──────── WORKING DATA

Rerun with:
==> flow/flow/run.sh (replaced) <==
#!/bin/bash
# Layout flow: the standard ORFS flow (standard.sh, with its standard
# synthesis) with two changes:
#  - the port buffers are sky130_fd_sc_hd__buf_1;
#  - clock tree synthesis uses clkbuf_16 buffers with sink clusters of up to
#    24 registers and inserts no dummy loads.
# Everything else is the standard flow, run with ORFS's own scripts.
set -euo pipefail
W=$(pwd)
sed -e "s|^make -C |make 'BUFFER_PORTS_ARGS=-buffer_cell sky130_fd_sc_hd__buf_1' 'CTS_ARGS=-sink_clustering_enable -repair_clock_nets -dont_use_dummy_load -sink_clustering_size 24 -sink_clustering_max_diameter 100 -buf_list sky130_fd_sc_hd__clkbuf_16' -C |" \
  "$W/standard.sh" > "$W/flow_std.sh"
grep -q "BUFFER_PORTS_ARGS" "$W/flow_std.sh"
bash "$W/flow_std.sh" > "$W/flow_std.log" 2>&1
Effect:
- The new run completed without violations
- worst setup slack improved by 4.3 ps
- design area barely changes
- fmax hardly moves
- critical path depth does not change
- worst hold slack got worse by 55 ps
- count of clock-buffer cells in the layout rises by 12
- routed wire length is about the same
Source: an optimization exercise on an open RTL-to-GDS flow (aim: small area). Production flows keep margins and buffers that such runs may drop. At most, simulation tests tie the RTL to the original design; equivalence was not proved. Power is estimated from default activity; no workload was simulated.

==> 02-09 <==
==> flow/design.v <==
module mi_add #(
    parameter integer W = 8
) (
    input  wire [W-1:0] a,
    input  wire [W-1:0] b,
    input  wire         ci,
    output wire [W-1:0] s,
    output wire         co
);
    wire [W:0] c;
    assign c[0] = ci;
    genvar i;
    generate
        for (i = 0; i < W; i = i + 1) begin : bit_
            assign s[i]   = a[i] ^ b[i] ^ c[i];
            assign c[i+1] = (a[i] & b[i]) | (c[i] & (a[i] ^ b[i]));
        end
    endgenerate
    assign co = c[W];
endmodule
module mi_inc #(
    parameter integer W = 8
) (
    input  wire [W-1:0] a,
    input  wire         ci,
    output wire [W-1:0] s
);
    wire [W:0] c;
    assign c[0] = ci;
    genvar i;
    generate
        for (i = 0; i < W; i = i + 1) begin : bit_
            assign s[i]   = a[i] ^ c[i];
            assign c[i+1] = a[i] & c[i];
        end
    endgenerate
endmodule
module mi_dec #(
    parameter integer W = 8
) (
    input  wire [W-1:0] a,
    input  wire         bi,
    output wire [W-1:0] s
);
    wire [W:0] c;
    assign c[0] = bi;
    genvar i;
    generate
        for (i = 0; i < W; i = i + 1) begin : bit_
            assign s[i]   = a[i] ^ c[i];
            assign c[i+1] = ~a[i] & c[i];
        end
    endgenerate
endmodule
module mi_preset (
    input  wire        clk,
    input  wire [2:0]  c,         
    input  wire [1:0]  slot,
    input  wire [8:0]  k,         
    output wire [23:0] code       
);
    wire        quiet = (slot == 2'd3);
    reg  [9:0]  kc;
    reg  [6:0]  nno;              
    always @(*) begin
        case (slot)
            2'd0: begin kc = 10'd34;  nno = 7'h69; end
            2'd1: begin kc = 10'd85;  nno = 7'h47; end
            2'd2: begin kc = 10'd46;  nno = 7'h61; end
            default: begin kc = (k[8] | k[7]) ? 10'd336 : 10'd335; nno = 7'h79; end
        endcase
    end
    wire [9:0]  g;
    mi_add #(.W(10)) u_g (.a(kc), .b(~{1'b0, k}), .ci(1'b1), .s(g), .co());
    wire        neg = g[9];
    wire [8:0]  kn;               
    mi_dec #(.W(9)) u_kn (.a(k), .bi(neg), .s(kn));
    wire [5:0]  r0  = quiet ? {4'd0, kn[8:7]} : kn[7:2];
    wire [24:0] dv  = quiet ? {kn[6:0], {13{neg}}, g[9:5]}
                            : {kn[1:0], {15{neg}}, g[7:0]};
    reg  [4:0]  d;
    always @(*) begin
        case (c)
            3'd0: d = dv[24:20];
            3'd1: d = dv[19:15];
            3'd2: d = dv[14:10];
            3'd3: d = dv[9:5];
            default: d = dv[4:0];
        endcase
    end
    reg  [5:0]  r_q;
    reg  [18:0] q_q;
    wire [5:0]  r [0:5];
    wire [4:0]  q;
    assign r[0] = (c == 3'd0) ? r0 : r_q;
    genvar i;
    generate
        for (i = 0; i < 5; i = i + 1) begin : step
            wire [6:0] x = {r[i], d[4-i]};
            wire [6:0] t;
            mi_add #(.W(7)) u_t (.a(x), .b(nno), .ci(1'b0), .s(t), .co(q[4-i]));
            assign r[i+1] = q[4-i] ? t[5:0] : x[5:0];
        end
    endgenerate
    always @(posedge clk) begin
        r_q <= r[5];
        q_q <= {q_q[13:0], q};
    end
    assign code = {~q_q[18], q_q[17:0], q};
endmodule
module mi_decim (
    input  wire        clk,
    input  wire        rst,
    input  wire        en,
    input  wire        align,
    input  wire        invert,
    input  wire        mod_tick,
    input  wire        mod_dat,
    input  wire [4:0]  guard_count,
    input  wire        guard_hi_en,
    input  wire        guard_lo_en,
    input  wire [23:0] guard_hi,
    input  wire [23:0] guard_lo,
    input  wire        ovr_clr,
    output reg         swift_valid,
    output wire [31:0] swift_word,
    output reg         control_valid,
    output wire [31:0] control_word,
    output reg         quiet_valid,
    output wire [31:0] quiet_word,
    output reg         record_valid,
    output wire [31:0] record_word,
    output reg         stat_ovr,
    output reg         ovr_sticky,
    output reg         guard_hi_live,
    output reg         guard_lo_live
);
    reg          en_q;
    wire         restart = en & (align | ~en_q);
    wire         tick = en & ~restart & mod_tick;
    wire         b = mod_dat ^ invert;
    wire         off = rst | ~en;
    wire         clr = rst | restart;
    reg  [2:0]   a;           
    reg  [2:0]   m5;          
    reg  [1:0]   m4;          
    reg  [1:0]   blk;         
    wire [2:0]   a_n;
    wire [1:0]   m4_n, blk_n;
    wire         a7 = (a == 3'd7);
    wire         m5_4 = (m5 == 3'd4);
    mi_inc #(.W(3)) u_a (.a(a), .ci(1'b1), .s(a_n));
    mi_inc #(.W(2)) u_m4 (.a(m4), .ci(1'b1), .s(m4_n));
    mi_inc #(.W(2)) u_blk (.a(blk), .ci(~(blk[1] & blk[0])), .s(blk_n));
    always @(posedge clk) begin
        if (clr) begin
            a   <= 3'd0;
            m5  <= 3'd0;
            m4  <= 2'd0;
            blk <= 2'd0;
        end else if (tick) begin
            a <= a_n;
            if (a7) begin
                m5 <= m5_4 ? 3'd0 : {m5[1] & m5[0], m5[1] ^ m5[0], ~m5[0]};
                if (m5_4) begin
                    m4 <= m4_n;
                    if (m4 == 2'd3) blk <= blk_n;
                end
            end
        end
    end
    reg  [8:0]   ones;
    wire [8:0]   ones_t;
    mi_inc #(.W(9)) u_ones (.a(ones), .ci(b & tick), .s(ones_t));
    always @(posedge clk) ones <= ones_t;
    reg  [5:0]   sw0, sw1, sw2;        
    reg  [6:0]   ct0, ct1, ct2;        
    reg  [8:0]   qt0, qt1, qt2;        
    reg  [5:0]   rc0, rc1;             
    wire         par = m5[0] ^ m4[0];  
    always @(posedge clk) begin
        if (tick && a == 3'd1 && !par) begin
            sw2 <= sw1; sw1 <= sw0; sw0 <= ones_t[5:0];
        end
        if (tick && a == 3'd5 && m5 == 3'd0) begin
            ct2 <= ct1; ct1 <= ct0; ct0 <= ones_t[6:0];
        end
        if (tick && a7 && m5 == 3'd3 && m4 == 2'd0) begin
            qt2 <= qt1; qt1 <= qt0; qt0 <= ones_t;
        end
        if (tick && a == 3'd1 && m5 == 3'd2) begin
            rc1 <= rc0; rc0 <= ones_t[5:0];
        end
    end
    reg          prev_dat;
    reg  [5:0]   run;         
    reg  [8:0]   since;       
    wire         run63 = &run;
    wire         same = (run != 6'd0) && (mod_dat == prev_dat);
    wire         stuck = same && run63;
    wire [5:0]   run_n;
    wire [8:0]   since_n;
    mi_inc #(.W(6)) u_run (.a(run), .ci(~run63), .s(run_n));
    mi_inc #(.W(9)) u_since (.a(since), .ci(~&since[8:6]), .s(since_n));
    always @(posedge clk) begin
        if (rst) begin
            en_q       <= 1'b0;
            ovr_sticky <= 1'b0;
        end else begin
            en_q <= en;
            if (tick && stuck)
                ovr_sticky <= 1'b1;
            else if (ovr_clr)
                ovr_sticky <= 1'b0;
        end
        if (off | restart)
            stat_ovr <= 1'b0;
        else if (tick)
            stat_ovr <= stuck;
        if (clr) begin
            run        <= 6'd0;
            since[8:6] <= 3'b111;
        end else if (tick) begin
            prev_dat <= mod_dat;
            run      <= same ? run_n : 6'd1;
            since    <= stuck ? 9'd0 : since_n;
        end
    end
    wire         ovr46, ovr114, ovr62, ovr448;
    mi_add #(.W(9)) u_o46  (.a(since), .b(~9'd46),  .ci(1'b1), .s(), .co(ovr46_n));
    mi_add #(.W(9)) u_o114 (.a(since), .b(~9'd114), .ci(1'b1), .s(), .co(ovr114_n));
    mi_add #(.W(9)) u_o62  (.a(since), .b(~9'd62),  .ci(1'b1), .s(), .co(ovr62_n));
    wire         ovr46_n, ovr114_n, ovr62_n;
    assign ovr46  = ~ovr46_n;
    assign ovr114 = ~ovr114_n;
    assign ovr62  = ~ovr62_n;
    assign ovr448 = ~&since[8:6];
    reg  [2:0]   c;           
    reg  [1:0]   slot;
    wire [1:0]   slot_n;
    wire         c4 = (c == 3'd4);
    mi_inc #(.W(2)) u_slot (.a(slot), .ci(1'b1), .s(slot_n));
    always @(posedge clk) begin
        if (off) begin
            c    <= 3'd0;
            slot <= 2'd0;
        end else if (tick || c != 3'd0 || slot != 2'd0) begin
            c <= c4 ? 3'd0 : {c[1] & c[0], c[1] ^ c[0], ~c[0]};
            if (c4) slot <= slot_n;
        end
    end
    reg  [8:0]   snap;
    reg  [8:0]   kmask;
    always @(*) begin
        case (slot)
            2'd0: begin snap = {3'd0, sw2}; kmask = 9'h03F; end
            2'd1: begin snap = {2'd0, ct2}; kmask = 9'h07F; end
            2'd2: begin snap = {3'd0, rc1}; kmask = 9'h03F; end
            default: begin snap = qt2;      kmask = 9'h1FF; end
        endcase
    end
    wire [8:0]   kd;
    mi_add #(.W(9)) u_k (.a(ones_t), .b(~snap), .ci(1'b1), .s(kd), .co());
    wire [8:0]   k = kd & kmask;
    wire [23:0]  code;
    mi_preset u_scale (.clk(clk), .c(c), .slot(slot), .k(k), .code(code));
    wire         at40 = (a == 3'd0) && (m5 == 3'd0);
    wire         ld_swift   = c4 && slot == 2'd0 && a == 3'd0 && !par;
    wire         ld_control = c4 && slot == 2'd1 && at40;
    wire         ld_record  = c4 && slot == 2'd2 && at40;
    wire         ld_quiet   = c4 && slot == 2'd3 && at40 && m4 == 2'd0;
    wire         blk0 = (blk == 2'd0);
    reg  [4:0]   sw_seq, ct_seq, rc_seq, qt_seq;
    reg          sw_set, ct_set, rc_set, qt_set;
    reg          sw_ovr, ct_ovr, rc_ovr, qt_ovr;
    reg  [23:0]  sw_code, ct_code, rc_code, qt_code;
    wire [4:0]   sw_seq_n, ct_seq_n, rc_seq_n, qt_seq_n;
    mi_inc #(.W(5)) u_sws (.a(sw_seq), .ci(1'b1), .s(sw_seq_n));
    mi_inc #(.W(5)) u_cts (.a(ct_seq), .ci(1'b1), .s(ct_seq_n));
    mi_inc #(.W(5)) u_rcs (.a(rc_seq), .ci(1'b1), .s(rc_seq_n));
    mi_inc #(.W(5)) u_qts (.a(qt_seq), .ci(1'b1), .s(qt_seq_n));
    assign swift_word   = {sw_seq, sw_set, 1'b0, sw_ovr, sw_code};
    assign control_word = {ct_seq, ct_set, 1'b0, ct_ovr, ct_code};
    assign record_word  = {rc_seq, rc_set, 1'b0, rc_ovr, rc_code};
    assign quiet_word   = {qt_seq, qt_set, 1'b0, qt_ovr, qt_code};
    always @(posedge clk) begin
        swift_valid   <= ld_swift;
        control_valid <= ld_control;
        record_valid  <= ld_record;
        quiet_valid   <= ld_quiet;
        if (off) begin
            {sw_seq, sw_set, sw_ovr} <= 7'b0000010;
            {ct_seq, ct_set, ct_ovr} <= 7'b0000010;
            {rc_seq, rc_set, rc_ovr} <= 7'b0000010;
            {qt_seq, qt_set, qt_ovr} <= 7'b0000010;
        end else begin
            if (ld_swift)
                {sw_seq, sw_set, sw_ovr} <= {sw_seq_n, blk0 && m4 == 2'd0, ovr46};
            if (ld_control)
                {ct_seq, ct_set, ct_ovr} <= {ct_seq_n, blk0 && m4 != 2'd3, ovr114};
            if (ld_record)
                {rc_seq, rc_set, rc_ovr} <= {rc_seq_n, blk0 && !m4[1], ovr62};
            if (ld_quiet)
                {qt_seq, qt_set, qt_ovr} <= {qt_seq_n, blk != 2'd3, ovr448};
        end
        if (ld_swift)   sw_code <= code;
        if (ld_control) ct_code <= code;
        if (ld_record)  rc_code <= code;
        if (ld_quiet)   qt_code <= code;
    end
    wire         g_settling = sw_set;
    wire         ge_hi, ge_lo;        
    mi_add #(.W(24)) u_ghi (.a({~guard_hi[23], guard_hi[22:0]}), .b(~{~sw_code[23], sw_code[22:0]}),
                            .ci(1'b1), .s(), .co(ge_hi));
    mi_add #(.W(24)) u_glo (.a({~sw_code[23], sw_code[22:0]}), .b(~{~guard_lo[23], guard_lo[22:0]}),
                            .ci(1'b1), .s(), .co(ge_lo));
    wire         g_above = ~ge_hi;
    wire         g_below = ~ge_lo;
    wire         gc_big = guard_count[4] & |guard_count[3:0];
    wire [4:0]   g_n = gc_big ? 5'd16 : guard_count;
    reg  [4:0]   cnt_hi, cnt_lo;
    wire [4:0]   cnt_hi_i, cnt_lo_i;
    mi_inc #(.W(5)) u_chi (.a(cnt_hi), .ci(~cnt_hi[4]), .s(cnt_hi_i));
    mi_inc #(.W(5)) u_clo (.a(cnt_lo), .ci(~cnt_lo[4]), .s(cnt_lo_i));
    wire         up_hi = guard_hi_en & g_above;
    wire         up_lo = guard_lo_en & g_below;
    wire [4:0]   cnt_hi_n = up_hi ? cnt_hi_i : 5'd0;
    wire [4:0]   cnt_lo_n = up_lo ? cnt_lo_i : 5'd0;
    wire         hit_hi, hit_lo;      
    mi_add #(.W(5)) u_hhi (.a(cnt_hi_i), .b(~g_n), .ci(1'b1), .s(), .co(hit_hi));
    mi_add #(.W(5)) u_hlo (.a(cnt_lo_i), .b(~g_n), .ci(1'b1), .s(), .co(hit_lo));
    always @(posedge clk) begin
        if (off) begin
            cnt_hi        <= 5'd0;
            cnt_lo        <= 5'd0;
            guard_hi_live <= 1'b0;
            guard_lo_live <= 1'b0;
        end else if (swift_valid) begin
            if (g_settling || g_n == 5'd0) begin
                cnt_hi <= 5'd0;
                cnt_lo <= 5'd0;
            end else begin
                cnt_hi <= cnt_hi_n;
                cnt_lo <= cnt_lo_n;
                if (up_hi && hit_hi)
                    guard_hi_live <= 1'b1;
                if (up_lo && hit_lo)
                    guard_lo_live <= 1'b1;
            end
            if (!g_settling && !g_above && !g_below) begin
                guard_hi_live <= 1'b0;
                guard_lo_live <= 1'b0;
            end
        end
    end
endmodule
==> flow/run.sh <==
#!/bin/bash
# synth_recipe.tcl (not shown) runs the flow's synth.tcl, then flattens the netlist and writes it again
# the make line also repeats each setting of config.mk as NAME=value (left out here)
make -C /OpenROAD-flow-scripts/flow DESIGN_CONFIG=/design/flow/config.mk WORK_HOME=/design/flow/orfs CLKGATE_MAP_FILE= SYNTH_SCRIPT=/design/flow/synth_recipe.tcl finish
==> flow/config.mk <==
export PLATFORM = sky130hd
export DESIGN_NAME = mi_decim
export DESIGN_NICKNAME = mi_decim
export VERILOG_FILES = /design/flow/design.v
export SDC_FILE = /design/flow/constraint.sdc
export NUM_CORES = 4
export LEC_CHECK = 0
export ABC_CLOCK_PERIOD_IN_PS = 15000
export CAP_MARGIN = 20
export CORE_MARGIN = 2
export CORE_UTILIZATION = 40
export SLEW_MARGIN = 20
==> flow/constraint.sdc <==
create_clock -name core_clock -period 40.0 [get_ports {clk}]
set_input_delay 8.0000 -clock core_clock [delete_from_list [all_inputs] [get_ports {clk}]]
set_output_delay 8.0000 -clock core_clock [all_outputs]
set_load 0.01 [all_outputs]
==> inputs of 04-14, as changes to 02-09 <==
==> flow/flow/run.sh (new file) <==
#!/bin/bash
set -euo pipefail
bash standard.sh "BUFFER_PORTS_ARGS=-buffer_cell sky130_fd_sc_hd__buf_1" \
  "CTS_ARGS=-sink_clustering_enable -repair_clock_nets -dont_use_dummy_load -buf_list sky130_fd_sc_hd__clkbuf_4" \
  finish > standard.log 2>&1
==> flow/standard.sh (new file) <==
#!/bin/bash
# synth_recipe.tcl (not shown) runs the flow's synth.tcl, then flattens the netlist and writes it again
# the make line also repeats each setting of config.mk as NAME=value (left out here)
make -C /OpenROAD-flow-scripts/flow DESIGN_CONFIG=/design/flow/config.mk WORK_HOME=/design/flow/orfs CLKGATE_MAP_FILE= SYNTH_SCRIPT=/design/flow/synth_recipe.tcl "${@:-finish}"
removed: flow/run.sh
==> notes <==
Between 02-09 and 04-14, the lower combinational power is in 04-14 (gap about 2%, measured against 04-14). In synthesized cell count, 02-09 and 04-14 do not differ. Between 04-14 and 02-09, the lower non-clock buffer count is in 04-14 (gap 1). Against 04-14, the clock power of 02-09 is larger by about 56%. Final area: 02-09 is larger than 04-14 (about 11%).

========
==> run a <==
RTL: the design.v shown in full above, as it stands there.
Settings: LEC_CHECK=0, ABC_CLOCK_PERIOD_IN_PS=15000, CAP_MARGIN=20, CORE_MARGIN=2, CORE_UTILIZATION=40, SLEW_MARGIN=20; clock period 40.0 ns.
standard.sh (not shown) runs the stock make flow with config.mk's settings and CLKGATE_MAP_FILE= SYNTH_SCRIPT=/design/flow/synth_recipe.tcl, a recipe that flattens the netlist after the stock synthesis.
==> flow/flow/run.sh <==
#!/bin/bash
# The standard layout, with each port buffered by a buf_1 rather than the
# resizer's default buffer choice. make's output goes to standard.log; the
# tools' own logs stay under orfs/logs.
set -euo pipefail
bash standard.sh "BUFFER_PORTS_ARGS=-buffer_cell sky130_fd_sc_hd__buf_1" finish > standard.log 2>&1
==> run b (differences from run a) <==
--- a/flow/design.v
+++ b/flow/design.v
@@ -15,3 +15,3 @@
             assign s[i]   = a[i] ^ b[i] ^ c[i];
-            assign c[i+1] = (a[i] & b[i]) | (c[i] & (a[i] ^ b[i]));
+            assign c[i+1] = (a[i] & b[i]) | (c[i] & (a[i] | b[i]));
         end
==> flow/flow/run.sh (replaced) <==
#!/bin/bash
set -euo pipefail
bash standard.sh "BUFFER_PORTS_ARGS=-buffer_cell sky130_fd_sc_hd__buf_1" \
  "CTS_ARGS=-sink_clustering_enable -repair_clock_nets -dont_use_dummy_load -buf_list {sky130_fd_sc_hd__clkbuf_2 sky130_fd_sc_hd__clkbuf_4} -root_buf sky130_fd_sc_hd__clkbuf_8 -sink_clustering_size 10 -sink_clustering_max_diameter 40" \
  finish > standard.log 2>&1
==> comparison <==
- Of run b and run a, run b has the higher sequential share of layout area (gap 2.9 points).
- Against run b, the hold slack of run a is better by 0.017 ns.
- Run a passed the timing, design-rule and antenna checks. Run b ran to the end with no violations.
- Against run a, the routed wire length of run b is larger by about 3%.
- Against run b, the setup slack of run a is better by 0.12 ns.
- Between run b and run a, the lower non-clock buffer count is in run a (gap 1).
- In run a the via count is lower than in run b, by about 2.4%.
==> figures <==
metric                                                         run b        run a
Number of global-route vias before repair                       8295         8013
Multi-In Gates                                                   617          614
Overall global routing resource usage                         16.79%       15.76%
Count of buffer and inverter cells on the critical path           17           18
Wire length on met1                                         12080 µm     12170 µm
Leakage power figure                                     0.005305 µW  0.005929 µW
Worst max-slew margin expressed relative to the limit         34.35%       35.79%
Run status                                  timing/DRC/antenna clean  timing/DRC/antenna clean
Master cell of the clock root buffer                        clkbuf_8    clkbuf_16
Die outline height                                          184.3 µm     185.9 µm
Internal power of the cells                                 790.8 µW     833.0 µW
Worst reg-to-reg setup slack                                17.96 ns     18.09 ns
Post-synthesis instance total                                   1030         1040
No functional check of the RTL was part of run b.

## re-timing with driven ports
The results above use ideal ports. As a check the final layouts listed here were re-extracted and re-timed, cells and wires unchanged.
Step 1, drivers: a clkbuf_16 drives clk and a buf_2 each remaining input, both assumed.
Step 2 moves the port delays by t, midway between the first and last clock arrival at a register: inputs arrive t later, outputs are due t later. That takes back most of the time a late clock gives input paths.
Slacks: ideal ports / drivers / drivers and shift; pairs: ideal ports / drivers.
run	t, ns	setup slack, ns	clock arrival spread, ns	pins driven straight from the clock port
02-09	0.586	10.759 / 10.777 / 10.191	0.011 / 0.010	1
04-14	0.668	10.994 / 11.019 / 10.351	0.066 / 0.065	1
run a	0.598	10.946 / 10.975 / 10.377	0.020 / 0.020	1
run b	0.544	10.827 / 10.852 / 10.308	0.089 / 0.089	1
After both steps every run listed still meets setup and hold. For 04-14, which loses most, drivers alone change the setup slack by +0.025 ns; drivers and shift together by -0.643 ns.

────────────────

- [WORK INSTRUCTION]:
Scan the records for the string "critical" and report each line where it occurs.

- [EXPECTED OUTPUT]:
- critical path depth does not change
Count of buffer and inverter cells on the critical path           17           18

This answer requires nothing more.